'Hamilton' creator and star Lin-Manuel Miranda chats with THR at the premiere for the movie experience and shares his favorite memory of the project from the last ten years. Plus, he explains how the fights during the country's founding are still the fights we're having now.
00:00Ten years of Hamilton. From the very first workshop to now, when you think back on these last ten years,
00:08is there one specific memory that still really touches your heart, whether it's a moment on stage or an interaction with a fan?
00:15I'm glad you said workshop because it made me think back.
00:18And I am remembering the day we had a presentation for friends and producers, and I had not yet written the final number.
00:25And I woke up at five in the morning, and it all came out, and I couldn't stop crying while I was writing Eliza's chapter.
00:34And I was so grateful that Philippa Ksu can sight-read music because I showed up at 10 a.m. being like,
00:39you're going to learn the finale now. And she's like, I am? And every line she was like, she did? She did?
00:45And watching Pippa learn that song three hours before we sang it for people was like an amazing moment.
00:52Oh my gosh. Well, the cast, the crew, everyone was on it.
00:55Yeah.
00:55Yeah, I love that. Well, I know that the show really resonated with audiences and everyone around the world back then.
01:01It still does today. So what do you think about this show still really resonates, especially given today's political climate?

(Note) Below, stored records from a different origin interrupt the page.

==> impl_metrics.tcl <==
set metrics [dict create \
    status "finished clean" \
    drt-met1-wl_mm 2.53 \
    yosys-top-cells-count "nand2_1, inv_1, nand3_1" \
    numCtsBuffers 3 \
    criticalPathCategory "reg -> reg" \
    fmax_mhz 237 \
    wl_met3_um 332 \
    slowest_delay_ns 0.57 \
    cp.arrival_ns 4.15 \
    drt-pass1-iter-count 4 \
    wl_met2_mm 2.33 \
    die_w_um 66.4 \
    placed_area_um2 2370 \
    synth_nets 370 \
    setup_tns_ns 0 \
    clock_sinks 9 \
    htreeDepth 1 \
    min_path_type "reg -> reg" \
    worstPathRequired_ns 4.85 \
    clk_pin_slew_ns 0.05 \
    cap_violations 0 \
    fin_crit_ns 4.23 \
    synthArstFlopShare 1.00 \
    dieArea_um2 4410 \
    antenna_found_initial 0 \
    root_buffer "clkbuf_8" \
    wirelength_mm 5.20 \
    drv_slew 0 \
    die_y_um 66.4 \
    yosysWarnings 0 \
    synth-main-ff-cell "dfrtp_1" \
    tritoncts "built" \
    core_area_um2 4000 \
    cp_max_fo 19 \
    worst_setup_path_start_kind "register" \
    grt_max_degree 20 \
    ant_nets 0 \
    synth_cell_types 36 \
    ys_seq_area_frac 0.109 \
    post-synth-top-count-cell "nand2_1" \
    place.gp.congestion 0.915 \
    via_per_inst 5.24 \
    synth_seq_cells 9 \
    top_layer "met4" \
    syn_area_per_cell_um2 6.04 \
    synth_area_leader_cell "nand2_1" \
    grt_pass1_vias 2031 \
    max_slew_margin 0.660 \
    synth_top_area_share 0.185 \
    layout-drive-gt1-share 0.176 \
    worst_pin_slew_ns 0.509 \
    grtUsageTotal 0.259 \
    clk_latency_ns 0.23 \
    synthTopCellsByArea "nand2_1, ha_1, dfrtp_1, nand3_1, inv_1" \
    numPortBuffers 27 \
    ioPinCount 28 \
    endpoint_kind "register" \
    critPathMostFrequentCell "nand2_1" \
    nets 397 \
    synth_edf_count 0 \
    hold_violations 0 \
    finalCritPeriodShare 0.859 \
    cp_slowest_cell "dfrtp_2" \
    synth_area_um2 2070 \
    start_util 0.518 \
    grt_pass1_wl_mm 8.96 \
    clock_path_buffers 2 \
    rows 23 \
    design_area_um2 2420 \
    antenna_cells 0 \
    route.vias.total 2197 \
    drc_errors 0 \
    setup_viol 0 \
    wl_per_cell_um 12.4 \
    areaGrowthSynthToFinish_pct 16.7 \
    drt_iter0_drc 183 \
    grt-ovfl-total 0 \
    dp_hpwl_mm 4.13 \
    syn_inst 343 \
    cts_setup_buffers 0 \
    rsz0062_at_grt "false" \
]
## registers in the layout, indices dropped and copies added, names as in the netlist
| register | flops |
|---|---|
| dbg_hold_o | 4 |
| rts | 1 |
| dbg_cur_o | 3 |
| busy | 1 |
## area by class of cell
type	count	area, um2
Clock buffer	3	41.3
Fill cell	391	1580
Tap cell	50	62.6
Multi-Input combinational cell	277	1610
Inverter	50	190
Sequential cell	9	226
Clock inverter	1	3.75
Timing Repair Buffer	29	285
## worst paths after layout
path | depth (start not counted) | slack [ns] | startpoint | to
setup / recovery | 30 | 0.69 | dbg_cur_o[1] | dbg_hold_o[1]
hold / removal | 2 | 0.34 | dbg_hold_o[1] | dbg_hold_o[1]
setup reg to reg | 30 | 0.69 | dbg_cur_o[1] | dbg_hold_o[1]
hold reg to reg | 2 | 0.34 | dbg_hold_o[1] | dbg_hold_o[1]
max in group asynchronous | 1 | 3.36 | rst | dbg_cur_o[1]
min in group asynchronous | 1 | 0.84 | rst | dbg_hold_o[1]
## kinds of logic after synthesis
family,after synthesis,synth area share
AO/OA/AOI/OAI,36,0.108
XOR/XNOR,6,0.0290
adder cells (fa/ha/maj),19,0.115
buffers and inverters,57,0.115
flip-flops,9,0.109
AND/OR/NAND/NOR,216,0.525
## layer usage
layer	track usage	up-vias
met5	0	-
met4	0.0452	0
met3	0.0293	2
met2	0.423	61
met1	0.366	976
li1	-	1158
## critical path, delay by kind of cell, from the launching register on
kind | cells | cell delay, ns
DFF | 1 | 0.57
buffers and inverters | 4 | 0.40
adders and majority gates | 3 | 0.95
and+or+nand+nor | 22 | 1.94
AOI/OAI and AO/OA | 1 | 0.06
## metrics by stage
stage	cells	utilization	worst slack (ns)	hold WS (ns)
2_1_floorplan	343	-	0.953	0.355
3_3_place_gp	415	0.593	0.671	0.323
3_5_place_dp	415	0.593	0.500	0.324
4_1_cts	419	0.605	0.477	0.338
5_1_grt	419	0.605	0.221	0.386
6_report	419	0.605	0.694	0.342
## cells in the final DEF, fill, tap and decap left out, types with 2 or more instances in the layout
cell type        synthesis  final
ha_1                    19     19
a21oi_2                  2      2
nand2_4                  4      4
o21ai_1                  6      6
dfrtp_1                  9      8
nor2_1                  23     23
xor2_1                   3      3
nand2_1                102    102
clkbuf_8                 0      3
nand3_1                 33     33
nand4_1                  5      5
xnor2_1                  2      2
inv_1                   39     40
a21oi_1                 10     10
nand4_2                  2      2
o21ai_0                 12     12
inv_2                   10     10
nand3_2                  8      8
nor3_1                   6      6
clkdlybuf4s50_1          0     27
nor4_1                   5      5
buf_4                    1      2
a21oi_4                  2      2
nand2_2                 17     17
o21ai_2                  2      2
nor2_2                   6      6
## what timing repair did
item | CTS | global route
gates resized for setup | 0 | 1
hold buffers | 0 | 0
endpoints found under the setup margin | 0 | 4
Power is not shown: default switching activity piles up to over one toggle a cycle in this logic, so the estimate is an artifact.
## src/rtl/ucie_ctl_sb_tx_phase_sequencer.sv

```systemverilog
// Sideband TX phase sequencer: splits a header (+ optional data) message into 32-bit
// phases and drives the NC-bit shift register, the RDI lp_cfg_vld qualifier and the RDI cfg credits.
module ucie_ctl_sb_tx_phase_sequencer #(
  parameter int NC      = 8,
  parameter int CRD_MAX = 4,
  parameter int GAP     = 1
) (
  input  logic        i_clk,
  input  logic        i_rst,
  input  logic        i_msg_valid,
  input  logic [63:0] i_msg_hdr,
  input  logic [63:0] i_msg_data,
  input  logic        i_msg_has_data,
  output logic        o_msg_ready,
  input  logic        i_rdi_pl_cfg_crd,
  output logic [1:0]  o_shift_load,
  output logic [31:0] o_phase_sent,
  input  logic        i_done_shift,
  output logic        o_rdi_lp_cfg_vld,
  output logic        o_err_protocol
);

  localparam int BEATS = 32 / NC;
  localparam int BW    = (BEATS > 1) ? $clog2(BEATS) : 1;
  localparam int CW    = $clog2(CRD_MAX + 1);

  localparam logic [BW-1:0] BEAT_LAST = BW'(BEATS - 1);
  localparam logic [BW-1:0] DONE_BEAT = (NC < 32) ? BW'(BEATS - 2) : BW'(0);
  localparam logic [CW-1:0] CRD_FULL  = CW'(CRD_MAX);
  localparam logic [3:0]    GAP_LAST  = (GAP > 0) ? 4'(GAP - 1) : 4'd0;

  typedef enum logic [1:0] {
    ST_IDLE  = 2'd0,
    ST_LOAD  = 2'd1,
    ST_SHIFT = 2'd2,
    ST_GAP   = 2'd3
  } state_e;

  state_e        state_q, state_d;
  logic [BW-1:0] beat_q, beat_d;
  logic [1:0]    idx_q, idx_d;
  logic [3:0]    gap_q, gap_d;
  logic [CW-1:0] credit_q, credit_d;
  logic [63:0]   hdr_q, data_q;
  logic          has_data_q;
  logic          ready_q;
  logic [1:0]    shift_load_q;
  logic          vld_q;
  logic          err_q, err_d;
  logic          accept;
  logic [1:0]    last_idx;

  assign accept   = i_msg_valid & ready_q;
  assign last_idx = has_data_q ? 2'd3 : 2'd1;

  // Credit counter: simultaneous return and accept cancel; returns saturate at CRD_MAX.
  always_comb begin
    credit_d = credit_q;
    case ({i_rdi_pl_cfg_crd, accept})
      2'b10: begin
        if (credit_q != CRD_FULL) begin
          credit_d = credit_q + 1'b1;
        end else begin
          credit_d = credit_q;
        end
      end
      2'b01:   credit_d = credit_q - 1'b1;
      default: credit_d = credit_q;
    endcase
  end

  always_comb begin
    state_d = state_q;
    beat_d  = beat_q;
    idx_d   = idx_q;
    gap_d   = gap_q;
    err_d   = err_q | ((state_q == ST_SHIFT) & (i_done_shift != (beat_q == DONE_BEAT)));
    case (state_q)
      ST_IDLE: begin
        if (accept) begin
          state_d = ST_LOAD;
          idx_d   = 2'd0;
        end else begin
          state_d = ST_IDLE;
        end
      end
      ST_LOAD: begin
        state_d = ST_SHIFT;
        beat_d  = '0;
      end
      ST_SHIFT: begin
        if (beat_q == BEAT_LAST) begin
          if (idx_q == last_idx) begin
            gap_d   = 4'd0;
            state_d = (GAP == 0) ? ST_IDLE : ST_GAP;
          end else begin
            idx_d   = idx_q + 2'd1;
            state_d = ST_LOAD;
          end
        end else begin
          beat_d = beat_q + 1'b1;
        end
      end
      ST_GAP: begin
        if (gap_q == GAP_LAST) begin
          state_d = ST_IDLE;
        end else begin
          gap_d = gap_q + 4'd1;
        end
      end
      default: state_d = ST_IDLE;
    endcase
  end

  always_comb begin
    case (idx_q)
      2'd0:    o_phase_sent = hdr_q[31:0];
      2'd1:    o_phase_sent = hdr_q[63:32];
      2'd2:    o_phase_sent = data_q[31:0];
      2'd3:    o_phase_sent = data_q[63:32];
      default: o_phase_sent = 32'd0;
    endcase
  end

  // Outputs are decoded from the next state so they line up with the state they describe.
  always_ff @(posedge i_clk or negedge i_rst) begin
    if (!i_rst) begin
      state_q      <= ST_IDLE;
      beat_q       <= '0;
      idx_q        <= 2'd0;
      gap_q        <= 4'd0;
      credit_q     <= CRD_FULL;
      hdr_q        <= 64'd0;
      data_q       <= 64'd0;
      has_data_q   <= 1'b0;
      ready_q      <= 1'b0;
      shift_load_q <= 2'b00;
      vld_q        <= 1'b0;
      err_q        <= 1'b0;
    end else begin
      state_q  <= state_d;
      beat_q   <= beat_d;
      idx_q    <= idx_d;
      gap_q    <= gap_d;
      credit_q <= credit_d;
      err_q    <= err_d;
      ready_q  <= (state_d == ST_IDLE) && (credit_d != '0);
      vld_q    <= (state_d == ST_SHIFT);
      case (state_d)
        ST_LOAD:  shift_load_q <= 2'b01;
        ST_SHIFT: shift_load_q <= 2'b10;
        default:  shift_load_q <= 2'b00;
      endcase
      if (accept) begin
        hdr_q      <= i_msg_hdr;
        data_q     <= i_msg_has_data ? i_msg_data : 64'd0;
        has_data_q <= i_msg_has_data;
      end
    end
  end

  assign o_msg_ready      = ready_q;
  assign o_shift_load     = shift_load_q;
  assign o_rdi_lp_cfg_vld = vld_q;
  assign o_err_protocol   = err_q;

endmodule

```
**config.mk**
```make
export PLATFORM = sky130hd
export DESIGN_NAME = chunk_fetch
export DESIGN_NICKNAME = d
export VERILOG_FILES = /design/src/rtl/chunk_fetch.sv
export SDC_FILE = /design/constraint.sdc
export NUM_CORES = 1
export LEC_CHECK = 0
export ABC_AREA = 1
export CAP_MARGIN = 20
export CORE_MARGIN = 2
export CORE_UTILIZATION = 25
export CTS_CLUSTER_SIZE = 24
export DETAILED_ROUTE_END_ITERATION = 16
export GPL_TIMING_DRIVEN = 0
export MAX_ROUTING_LAYER = met4
export PLACE_DENSITY_LB_ADDON = 0.15
export SYNTH_ARGS = -nofsm -noshare
export SYNTH_HDL_FRONTEND = slang
export SYNTH_SLANG_ARGS = --single-unit
```
**constraint.sdc**
```tcl
create_clock -name clk -period 0.8 [get_ports clk]
set_input_delay 0.16 -clock clk [delete_from_list [all_inputs] [get_ports clk]]
set_output_delay 0.16 -clock clk [all_outputs]
set_load 0.05 [all_outputs]
```
**src/rtl/chunk_fetch.sv**
```systemverilog
`timescale 1ns/1ps
`default_nettype none
// ============================================================================
// Module      : chunk_fetch
// Description : Map-side producer of the per-pixel chunk code. Converts the
//               VGA scan position into a map RAM tile address, issues the
//               read, sanitises the returned code and delivers one 4-bit
//               chunk code per pixel through a fixed 3-cycle pipeline.
//               Pixels outside the playfield and invalid stored codes are
//               emitted as `SIDE.
// Ports       : clk, rst          - clock (rising edge), async active-high reset
//               pix_x, pix_y      - current scan column / row (10 bit)
//               pix_valid         - scan position is in the visible area
//               map_addr          - map RAM read address (registered)
//               map_rd_en         - map RAM read strobe (registered)
//               map_data          - map RAM read data, one cycle after address
//               chunk_type        - chunk code for the pixel of 3 cycles ago
//               chunk_valid       - chunk_type belongs to a visible pixel
// Options     : CHUNK_GRID_EN     - draw tile grid lines (first row/column of
//                                   every tile) as `SIDE
// Revision    : 1.0 - initial release
// ============================================================================

// Chunk code defines. A project-wide chunk-type header included earlier in
// the compilation takes precedence over these fall-back values.
`ifndef PLAYER_UP
`define PLAYER_UP    4'd0
`endif
`ifndef PLAYER_DOWN
`define PLAYER_DOWN  4'd1
`endif
`ifndef PLAYER_LEFT
`define PLAYER_LEFT  4'd2
`endif
`ifndef PLAYER_RIGHT
`define PLAYER_RIGHT 4'd3
`endif
`ifndef BOX
`define BOX          4'd4
`endif
`ifndef TARGET
`define TARGET       4'd5
`endif
`ifndef WALL
`define WALL         4'd6
`endif
`ifndef GROUND
`define GROUND       4'd7
`endif
`ifndef SIDE
`define SIDE         4'd8
`endif

module chunk_fetch #(
   parameter int MAP_W     = 16,
   parameter int MAP_H     = 12,
   parameter int TILE_LOG2 = 5,
   parameter int X_OFF     = 64,
   parameter int Y_OFF     = 48,
   parameter int ADDR_W    = 8
) (
   input  logic              clk,
   input  logic              rst,
   input  logic [9:0]        pix_x,
   input  logic [9:0]        pix_y,
   input  logic              pix_valid,
   output logic [ADDR_W-1:0] map_addr,
   output logic              map_rd_en,
   input  logic [3:0]        map_data,
   output logic [3:0]        chunk_type,
   output logic              chunk_valid
);

   localparam logic [9:0] c_x_off   = 10'(X_OFF);
   localparam logic [9:0] c_y_off   = 10'(Y_OFF);
   localparam logic [9:0] c_map_wpx = 10'(MAP_W << TILE_LOG2);
   localparam logic [9:0] c_map_hpx = 10'(MAP_H << TILE_LOG2);

   // ------------------------------------------------------------------
   // Stage 0: position decode (combinational)
   // ------------------------------------------------------------------
   logic [9:0]        w_rel_x;
   logic [9:0]        w_rel_y;
   logic [9:0]        w_tx;
   logic [9:0]        w_ty;
   logic              w_in_map;
   logic [ADDR_W-1:0] w_addr_d;

   assign w_rel_x = pix_x - c_x_off;
   assign w_rel_y = pix_y - c_y_off;

   // The lower-bound compare uses the raw position so a column left of the
   // playfield cannot wrap into the map through the subtraction.
   assign w_in_map = pix_valid
                   & (pix_x >= c_x_off) & (pix_y >= c_y_off)
                   & (w_rel_x < c_map_wpx) & (w_rel_y < c_map_hpx);

   assign w_tx     = w_rel_x >> TILE_LOG2;
   assign w_ty     = w_rel_y >> TILE_LOG2;
   assign w_addr_d = ADDR_W'(32'(w_ty) * 32'(MAP_W) + 32'(w_tx));

   // ------------------------------------------------------------------
   // Stage 1/2 pipeline and output registers
   // ------------------------------------------------------------------
   logic [ADDR_W-1:0] map_addr_q;
   logic              map_rd_en_q;
   logic              valid1_q;
   logic              inmap1_q;
   logic              valid2_q;
   logic              inmap2_q;
   logic [3:0]        chunk_type_q;
   logic              chunk_valid_q;
   logic [3:0]        w_chunk_d;
   logic              w_code_ok;
   logic              w_on_grid2;

   always_ff @(posedge clk or posedge rst) begin
      if (rst) begin
         map_addr_q    <= '0;
         map_rd_en_q   <= 1'b0;
         valid1_q      <= 1'b0;
         inmap1_q      <= 1'b0;
         valid2_q      <= 1'b0;
         inmap2_q      <= 1'b0;
         chunk_type_q  <= `SIDE;
         chunk_valid_q <= 1'b0;
      end else begin
         map_rd_en_q <= w_in_map;
         // Address only moves for real reads; the RAM ignores it otherwise.
         if (w_in_map) begin
            map_addr_q <= w_addr_d;
         end
         valid1_q      <= pix_valid;
         inmap1_q      <= w_in_map;
         valid2_q      <= valid1_q;
         inmap2_q      <= inmap1_q;
         chunk_type_q  <= w_chunk_d;
         chunk_valid_q <= valid2_q;
      end
   end

`ifdef CHUNK_GRID_EN
   // Grid flag travels alongside the in-map bit; the read is still issued.
   logic w_grid0;
   logic grid1_q;
   logic grid2_q;

   assign w_grid0 = (w_rel_x[TILE_LOG2-1:0] == '0) | (w_rel_y[TILE_LOG2-1:0] == '0);

   always_ff @(posedge clk or posedge rst) begin
      if (rst) begin
         grid1_q <= 1'b0;
         grid2_q <= 1'b0;
      end else begin
         grid1_q <= w_grid0;
         grid2_q <= grid1_q;
      end
   end

   assign w_on_grid2 = grid2_q;
`else
   assign w_on_grid2 = 1'b0;
`endif

   // ------------------------------------------------------------------
   // Stage 2: sanitise the returned code
   // ------------------------------------------------------------------
   always_comb begin
      w_code_ok = 1'b0;
      case (map_data)
         `PLAYER_UP, `PLAYER_DOWN, `PLAYER_LEFT, `PLAYER_RIGHT,
         `BOX, `TARGET, `WALL, `GROUND, `SIDE: w_code_ok = 1'b1;
         default:                              w_code_ok = 1'b0;
      endcase
   end

   assign w_chunk_d = (inmap2_q && !w_on_grid2 && w_code_ok) ? map_data : `SIDE;

   assign map_addr    = map_addr_q;
   assign map_rd_en   = map_rd_en_q;
   assign chunk_type  = chunk_type_q;
   assign chunk_valid = chunk_valid_q;

endmodule

`default_nettype wire

```
==> results.toml <==
[setup_path]
max_stage_delay_ns = 0.19
path_class = "in -> reg"
crit_path_end_kind = "flop"
worstPathMaxFanout = 6
crit_required_ns = 0.94
cpLargestDelayFamily = "simple AND/OR/NAND/NOR gates"
crit_arrival_ns = 1.23
crit_top_cell = "nand2_1"
cp_num_buf_inv = 3
critPathSlowestCell = "nor2_8"
cp_cell_sequence = "buf_12 > inv_12 > ha_4 > inv_2 > nor2_1 > nand2_1 > nor2_2 > nor2_4 > nor2_8 > nand2_4 > nand2_2 > nand2_1"
startpoint_type = "primary input"

[power_and_ir_drop]
seqPwrFrac_pct = 33.9
irDropWorstVdd_mv = 1.41
p_sw_share_pct = 38.1
leakagePower_nw = 0.871
p_per_area_nw_per_um2 = 1860
power_switching_mw = 1.23
p_int_mw = 2.00
fin_total_pwr_mw = 3.22
pwr-share-comb_pct = 46.8
clockPowerShare_pct = 19.3

[drt]
drtIter0Drc = 21
drt_wl_total_um = 2250
firstDrtPassIters = 4
ant_nets = 0
wl_per_cell_um = 9.88
vias_per_cell = 4.27
drc = 0
vias = 974

[sta]
fmax_mhz = 920
fin_ws_ns = -0.286
grt_setup_unrepaired = "yes"
skew_ns = 0.00454
fin_tns_setup_ns = -4.62
hold_violations = 0
timing.final.crit_share_pct = 136
min_period_ns = 1.09
tightestPinTransition_ns = 0.362
timing.hold.ws_ns = 0.209
maxSlewViolCount = 0
max_slew_margin_pct = 75.8
setup_violations = 23

[clock_tree]
clkLatencyLatePin_ns = 0.25
cts_buffer_depth = 2
path_clk_slew_ns = 0.06
cts_tree = "built"
numCtsBuffers = 3
cts.sinks = 17
hold_buffers = 0
htree_levels = 1
cts_root_buffer = "clkbuf_8"

[die]
io_pins = 41
die_y_um = 67.1
initial_utilization_pct = 26.6
core_area_sq_um = 3740
die_w_um = 67.1
rows = 22
die-area_sq_um = 4500

[layout]
final_nets = 213
diodes = 0
syn2layout_area_growth_pct = 74.5
stdcell_count = 228
drive_above_1_share_pct = 48.3
final_util_pct = 46.4
fin_area_sq_um = 1740

[global_routing]
overflow = 0
grt_pass1_wl_um = 3670
grt_max_degree = 18
antenna_found_initial = 0
grt_pass1_vias = 910
track_usage_pct = 11.3

[placement]
place.gp.congestion = 0.682
dp_cells = 206
place_area_sq_um = 1500
io_buffers = 36
pre_cts_slack_ns = -1.13
dp_hpwl_um = 1650

[hold_path]
hp-class = "in -> reg"

[yosys]
synth_cell_types = 18
yosys-top-cells-area = "dfrtp_1 (40%), nand2_1 (15%), nand3_1 (7.5%)"
synth-seq-cells = 17
synth_top_area_share_pct = 40.2
syn_area_sq_um = 996
synth_top_area_cell = "dfrtp_1"
mappedNetlistNets = 154
synth-seq-area-share_pct = 42.8
syn_inst = 122
ys_warn_count = 0
syn_area_per_cell_sq_um = 8.16

[status]
outcome = "finished with violations"
violations = "negative setup slack"

[job]
max_cap_viol_count = 0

01:07I mean, I think that's the thing about the show is that I think the insight I had while writing the show,
01:13because I was not a very good social studies student, I learned a lot to write this show.
01:18So ask me a second question about economy, the economy, and I will fail it. I learned enough to write this.
01:25But I remember really just realizing that the fights they were having at the dawn of our founding are the fights we're still having.
01:35They're our family fights. And the way that the fight you have with your sibling is a grown-up version of a fight you had when they were six and you were three.
01:41And so that was really the biggest insight was like, oh, they're just our problems.
01:47They're just the contradictions in the creation of this republic. And we'll never stop debating them.
01:53The names will change. The proper nouns will change. But they're the same fights.
01:57And so I think it will always hit as long as we're a country.
01:59Yeah, for sure. Very quickly, I know this is a filmed version of Hamilton.
02:03Would we ever be open to a movie adaptation?
02:06They have to top this. And this feels pretty hard to top.
02:10So I always say, I never say never to anything, but I also feel like, I don't know, Tommy knocked it out of the park.